Goal of the exercise> Tell how many lines of the data below have the string "assign" in them. Say nothing more.

==== Data ====

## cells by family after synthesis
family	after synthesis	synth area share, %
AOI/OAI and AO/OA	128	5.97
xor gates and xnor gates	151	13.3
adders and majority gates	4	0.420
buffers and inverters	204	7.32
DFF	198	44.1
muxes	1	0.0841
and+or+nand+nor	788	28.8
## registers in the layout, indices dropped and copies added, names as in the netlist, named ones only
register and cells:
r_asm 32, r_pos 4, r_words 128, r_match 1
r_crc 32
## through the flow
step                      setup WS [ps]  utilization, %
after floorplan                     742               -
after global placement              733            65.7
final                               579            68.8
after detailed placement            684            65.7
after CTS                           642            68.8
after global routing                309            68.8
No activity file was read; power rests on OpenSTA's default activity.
## src/sv/gps_pkg.sv

```systemverilog
`default_nettype none
// ----------------------------------------------------------------------------
// gps_pkg
// Types, constants and the arithmetic microcode shared by the
// stencil right-hand-side controller and datapath.
// ----------------------------------------------------------------------------
package gps_pkg;

    localparam int DATA_W = 32;
    localparam int DIFF_W = 35;
    localparam int PROD_W = DATA_W + DIFF_W;
    localparam int ACC_W  = 72;
    localparam int TAG_W  = 10;
    localparam int SIZE_W = 11;
    localparam int STEP_W = 4;

    localparam int CFG_IDX_W = 3;
    localparam logic [CFG_IDX_W-1:0] CFG_LAP_X    = 3'd0;
    localparam logic [CFG_IDX_W-1:0] CFG_LAP_Y    = 3'd1;
    localparam logic [CFG_IDX_W-1:0] CFG_G        = 3'd2;
    localparam logic [CFG_IDX_W-1:0] CFG_NUM_ROWS = 3'd3;
    localparam logic [CFG_IDX_W-1:0] CFG_NUM_COLS = 3'd4;

    localparam logic signed [DATA_W-1:0] LAP_RESET  = 32'sd16777216;
    localparam logic [SIZE_W-1:0]        SIZE_RESET = 11'd1024;
    localparam logic [SIZE_W-1:0]        SIZE_MIN   = 11'd3;
    localparam logic [SIZE_W-1:0]        ROW_LIMIT  = 11'd1024;

    // microcode entry points and last step
    localparam logic [STEP_W-1:0] STEP_INT_FIRST = 4'd0;
    localparam logic [STEP_W-1:0] STEP_BND_FIRST = 4'd5;
    localparam logic [STEP_W-1:0] STEP_LAST      = 4'd12;

    typedef enum logic [3:0] {
        MUL_NONE,
        MUL_CRE_CRE,
        MUL_CIM_CIM,
        MUL_G_DENS,
        MUL_S_CRE,
        MUL_S_CIM,
        MUL_LX_DXR,
        MUL_LY_DYR,
        MUL_LX_DXI,
        MUL_LY_DYI
    } t_mul_sel;

    typedef enum logic [2:0] {
        ACC_NONE,
        ACC_DENS_LO,
        ACC_DENS_HI,
        ACC_S,
        ACC_KRE_ADD,
        ACC_KIM_ADD,
        ACC_KRE_SUB,
        ACC_KIM_SUB
    } t_acc_op;

    typedef enum logic [2:0] {
        CAP_NONE,
        CAP_PU,
        CAP_PL,
        CAP_PC,
        CAP_PR
    } t_cap;

    typedef struct packed {
        t_mul_sel mul;
        t_acc_op  acc;
    } t_uop;

    typedef struct packed {
        logic             accept;
        logic             rd_en;
        logic             prd_en;
        t_cap             cap;
        logic             wr_en;
        logic             ld_int;
        logic             ld_bnd;
        t_uop             uop;
        logic             load_out;
        logic [TAG_W-1:0] out_row;
        logic [TAG_W-1:0] out_col;
        logic             out_last;
    } t_cmd;

    typedef struct packed {
        logic out_free;
    } t_sts;

    // a step issues at most one product; each product is consumed by the step after it
    function automatic t_uop f_uop(input logic [STEP_W-1:0] step);
        t_uop u;
        u = '{mul: MUL_NONE, acc: ACC_NONE};
        case (step)
            4'd0:    u = '{mul: MUL_LX_DXR,  acc: ACC_NONE};
            4'd1:    u = '{mul: MUL_LY_DYR,  acc: ACC_KRE_ADD};
            4'd2:    u = '{mul: MUL_LX_DXI,  acc: ACC_KRE_ADD};
            4'd3:    u = '{mul: MUL_LY_DYI,  acc: ACC_KIM_ADD};
            4'd4:    u = '{mul: MUL_NONE,    acc: ACC_KIM_ADD};
            4'd5:    u = '{mul: MUL_CRE_CRE, acc: ACC_NONE};
            4'd6:    u = '{mul: MUL_CIM_CIM, acc: ACC_DENS_LO};
            4'd7:    u = '{mul: MUL_NONE,    acc: ACC_DENS_HI};
            4'd8:    u = '{mul: MUL_G_DENS,  acc: ACC_NONE};
            4'd9:    u = '{mul: MUL_NONE,    acc: ACC_S};
            4'd10:   u = '{mul: MUL_S_CRE,   acc: ACC_NONE};
            4'd11:   u = '{mul: MUL_S_CIM,   acc: ACC_KRE_SUB};
            4'd12:   u = '{mul: MUL_NONE,    acc: ACC_KIM_SUB};
            default: u = '{mul: MUL_NONE,    acc: ACC_NONE};
        endcase
        return u;
    endfunction

    function automatic logic signed [DATA_W-1:0] f_sat32(input logic signed [ACC_W-1:0] v);
        logic signed [DATA_W-1:0] res;
        if (v[ACC_W-1:DATA_W-1] == '0 || v[ACC_W-1:DATA_W-1] == '1) begin
            res = v[DATA_W-1:0];
        end else if (v[ACC_W-1]) begin
            res = 32'sh8000_0000;
        end else begin
            res = 32'sh7FFF_FFFF;
        end
        return res;
    endfunction

endpackage
`default_nettype wire

```

## src/sv/gps_ctrl.sv

```systemverilog
`default_nettype none
// ----------------------------------------------------------------------------
// gps_ctrl
// Sequencer: grid position, line-store addressing, microcode stepping
// and result tagging.
// ----------------------------------------------------------------------------
module gps_ctrl import gps_pkg::*; #(
    parameter int  MAX_COLS  = 1024,
    localparam int COL_LIMIT = (MAX_COLS < 1024) ? MAX_COLS : 1024,
    localparam int CW        = $clog2(COL_LIMIT)
) (
    input  wire logic                  i_clk,
    input  wire logic                  i_rst_n,
    input  wire logic                  i_in_valid,
    output logic                       o_in_stall,
    input  wire logic                  i_cfg_we,
    input  wire logic [CFG_IDX_W-1:0]  i_cfg_idx,
    input  wire logic [SIZE_W-1:0]     i_cfg_size,
    input  wire t_sts                  i_sts,
    output t_cmd                       o_cmd,
    output logic [CW:0]                o_rd_addr,
    output logic [CW-1:0]              o_prd_addr,
    output logic [CW:0]                o_wr_addr,
    output logic [CW-1:0]              o_pwr_addr
);

    typedef enum logic [3:0] {
        S_IDLE,
        S_RD0,
        S_RD1,
        S_RD2,
        S_RD3,
        S_RD4,
        S_WR,
        S_SET_INT,
        S_SET_BND,
        S_RUN,
        S_LOAD
    } t_state;

    t_state              r_state;
    logic [SIZE_W-1:0]   r_num_rows;
    logic [SIZE_W-1:0]   r_num_cols;
    logic [TAG_W-1:0]    r_row;
    logic [CW-1:0]       r_col;
    logic                r_in_ok;
    logic                r_prev_ok;
    logic [CW-1:0]       r_prev_col;
    logic                r_prev_par;
    logic [TAG_W-1:0]    r_cur_row;
    logic [CW-1:0]       r_cur_col;
    logic                r_do_int;
    logic                r_do_bnd;
    logic                r_last;
    logic                r_phase_int;
    logic [STEP_W-1:0]   r_step;

    logic [SIZE_W-1:0]   w_rows;
    logic [SIZE_W-1:0]   w_cols;
    logic [TAG_W-1:0]    w_row_last;
    logic [CW-1:0]       w_col_last;
    logic                w_accept;
    logic                w_do_int;
    logic                w_do_bnd;
    logic                w_restart;
    logic                w_par;

    always_comb begin
        if (r_num_rows < SIZE_MIN) begin
            w_rows = SIZE_MIN;
        end else if (r_num_rows > ROW_LIMIT) begin
            w_rows = ROW_LIMIT;
        end else begin
            w_rows = r_num_rows;
        end
        if (r_num_cols < SIZE_MIN) begin
            w_cols = SIZE_MIN;
        end else if (r_num_cols > SIZE_W'(COL_LIMIT)) begin
            w_cols = SIZE_W'(COL_LIMIT);
        end else begin
            w_cols = r_num_cols;
        end
    end

    assign w_row_last = TAG_W'(w_rows - 11'd1);
    assign w_col_last = CW'(w_cols - 11'd1);
    assign o_in_stall = (r_state != S_IDLE) | ~i_rst_n;
    assign w_accept   = i_in_valid & ~o_in_stall;
    assign w_do_int   = (r_row >= TAG_W'(2)) && (r_col >= CW'(2)) && r_in_ok;
    assign w_do_bnd   = (r_row == '0) || (r_row == w_row_last)
                     || (r_col == '0) || (r_col == w_col_last);
    assign w_restart  = i_cfg_we && (i_cfg_idx == CFG_NUM_ROWS || i_cfg_idx == CFG_NUM_COLS);
    assign w_par      = r_cur_row[0];

    always_ff @(posedge i_clk) begin
        if (!i_rst_n) begin
            r_state     <= S_IDLE;
            r_num_rows  <= SIZE_RESET;
            r_num_cols  <= SIZE_RESET;
            r_row       <= '0;
            r_col       <= '0;
            r_in_ok     <= 1'b0;
            r_prev_ok   <= 1'b0;
            r_prev_col  <= '0;
            r_prev_par  <= 1'b0;
            r_cur_row   <= '0;
            r_cur_col   <= '0;
            r_do_int    <= 1'b0;
            r_do_bnd    <= 1'b0;
            r_last      <= 1'b0;
            r_phase_int <= 1'b0;
            r_step      <= '0;
        end else begin
            case (r_state)
                S_IDLE: begin
                    if (w_accept) begin
                        r_prev_ok  <= r_in_ok;
                        r_prev_col <= r_cur_col;
                        r_prev_par <= r_cur_row[0];
                        r_cur_row  <= r_row;
                        r_cur_col  <= r_col;
                        r_in_ok    <= 1'b1;
                        r_do_int   <= w_do_int;
                        r_do_bnd   <= w_do_bnd;
                        r_last     <= (r_row == w_row_last) && (r_col == w_col_last);
                        // advance raster position
                        if (r_col == w_col_last) begin
                            r_col <= '0;
                            r_row <= (r_row == w_row_last) ? '0 : r_row + 1'b1;
                        end else begin
                            r_col <= r_col + 1'b1;
                        end
                        r_state <= w_do_int ? S_RD0 : S_WR;
                    end
                end
                S_RD0: r_state <= S_RD1;
                S_RD1: r_state <= S_RD2;
                S_RD2: r_state <= S_RD3;
                S_RD3: r_state <= S_RD4;
                S_RD4: r_state <= S_SET_INT;
                S_WR:  r_state <= r_do_bnd ? S_SET_BND : S_IDLE;
                S_SET_INT: begin
                    r_step      <= STEP_INT_FIRST;
                    r_phase_int <= 1'b1;
                    r_state     <= S_RUN;
                end
                S_SET_BND: begin
                    r_step      <= STEP_BND_FIRST;
                    r_phase_int <= 1'b0;
                    r_state     <= S_RUN;
                end
                S_RUN: begin
                    if (r_step == STEP_LAST) begin
                        r_state <= S_LOAD;
                    end else begin
                        r_step <= r_step + 1'b1;
                    end
                end
                S_LOAD: begin
                    if (i_sts.out_free) begin
                        r_state <= (r_phase_int && r_do_bnd) ? S_SET_BND : S_IDLE;
                    end
                end
                default: r_state <= S_IDLE;
            endcase
            if (i_cfg_we && i_cfg_idx == CFG_NUM_ROWS) begin
                r_num_rows <= i_cfg_size;
            end
            if (i_cfg_we && i_cfg_idx == CFG_NUM_COLS) begin
                r_num_cols <= i_cfg_size;
            end
            // size change: start a new grid and drop the held point
            if (w_restart) begin
                r_row   <= '0;
                r_col   <= '0;
                r_in_ok <= 1'b0;
            end
        end
    end

    assign o_wr_addr  = {r_prev_par, r_prev_col};
    assign o_pwr_addr = r_prev_col;

    always_comb begin
        o_cmd      = '0;
        o_cmd.uop  = '{mul: MUL_NONE, acc: ACC_NONE};
        o_cmd.cap  = CAP_NONE;
        o_rd_addr  = '0;
        o_prd_addr = r_cur_col - 1'b1;
        case (r_state)
            S_IDLE: o_cmd.accept = w_accept;
            S_RD0: begin
                o_cmd.rd_en  = 1'b1;
                o_cmd.prd_en = 1'b1;
                o_rd_addr    = {w_par, r_cur_col - CW'(1)};
            end
            S_RD1: begin
                o_cmd.rd_en = 1'b1;
                o_cmd.cap   = CAP_PU;
                o_rd_addr   = {~w_par, r_cur_col - CW'(2)};
            end
            S_RD2: begin
                o_cmd.rd_en = 1'b1;
                o_cmd.cap   = CAP_PL;
                o_rd_addr   = {~w_par, r_cur_col - CW'(1)};
            end
            S_RD3: begin
                o_cmd.rd_en = 1'b1;
                o_cmd.cap   = CAP_PC;
                o_rd_addr   = {~w_par, r_cur_col};
            end
            S_RD4: begin
                o_cmd.cap   = CAP_PR;
                o_cmd.wr_en = r_prev_ok;
            end
            S_WR:      o_cmd.wr_en  = r_prev_ok;
            S_SET_INT: o_cmd.ld_int = 1'b1;
            S_SET_BND: o_cmd.ld_bnd = 1'b1;
            S_RUN:     o_cmd.uop    = f_uop(r_step);
            S_LOAD: begin
                o_cmd.load_out = i_sts.out_free;
                if (r_phase_int) begin
                    o_cmd.out_row  = r_cur_row - 1'b1;
                    o_cmd.out_col  = TAG_W'(r_cur_col - CW'(1));
                    o_cmd.out_last = 1'b0;
                end else begin
                    o_cmd.out_row  = r_cur_row;
                    o_cmd.out_col  = TAG_W'(r_cur_col);
                    o_cmd.out_last = r_last;
                end
            end
            default: o_cmd = '0;
        endcase
    end

    a_accept_leaves_idle: assert property (@(posedge i_clk) disable iff (!i_rst_n)
        w_accept |=> r_state != S_IDLE)
        else $error("accepted item did not start processing");

    a_step_bound: assert property (@(posedge i_clk) disable iff (!i_rst_n)
        r_state == S_RUN |-> r_step <= STEP_LAST)
        else $error("microcode step out of range");

    a_load_when_free: assert property (@(posedge i_clk) disable iff (!i_rst_n)
        o_cmd.load_out |-> i_sts.out_free)
        else $error("result loaded over an untaken result");

    a_int_needs_hold: assert property (@(posedge i_clk) disable iff (!i_rst_n)
        r_state == S_RD4 |-> r_prev_ok && r_do_int)
        else $error("interior read without a held point");

endmodule
`default_nettype wire

```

====

Exercise result> 10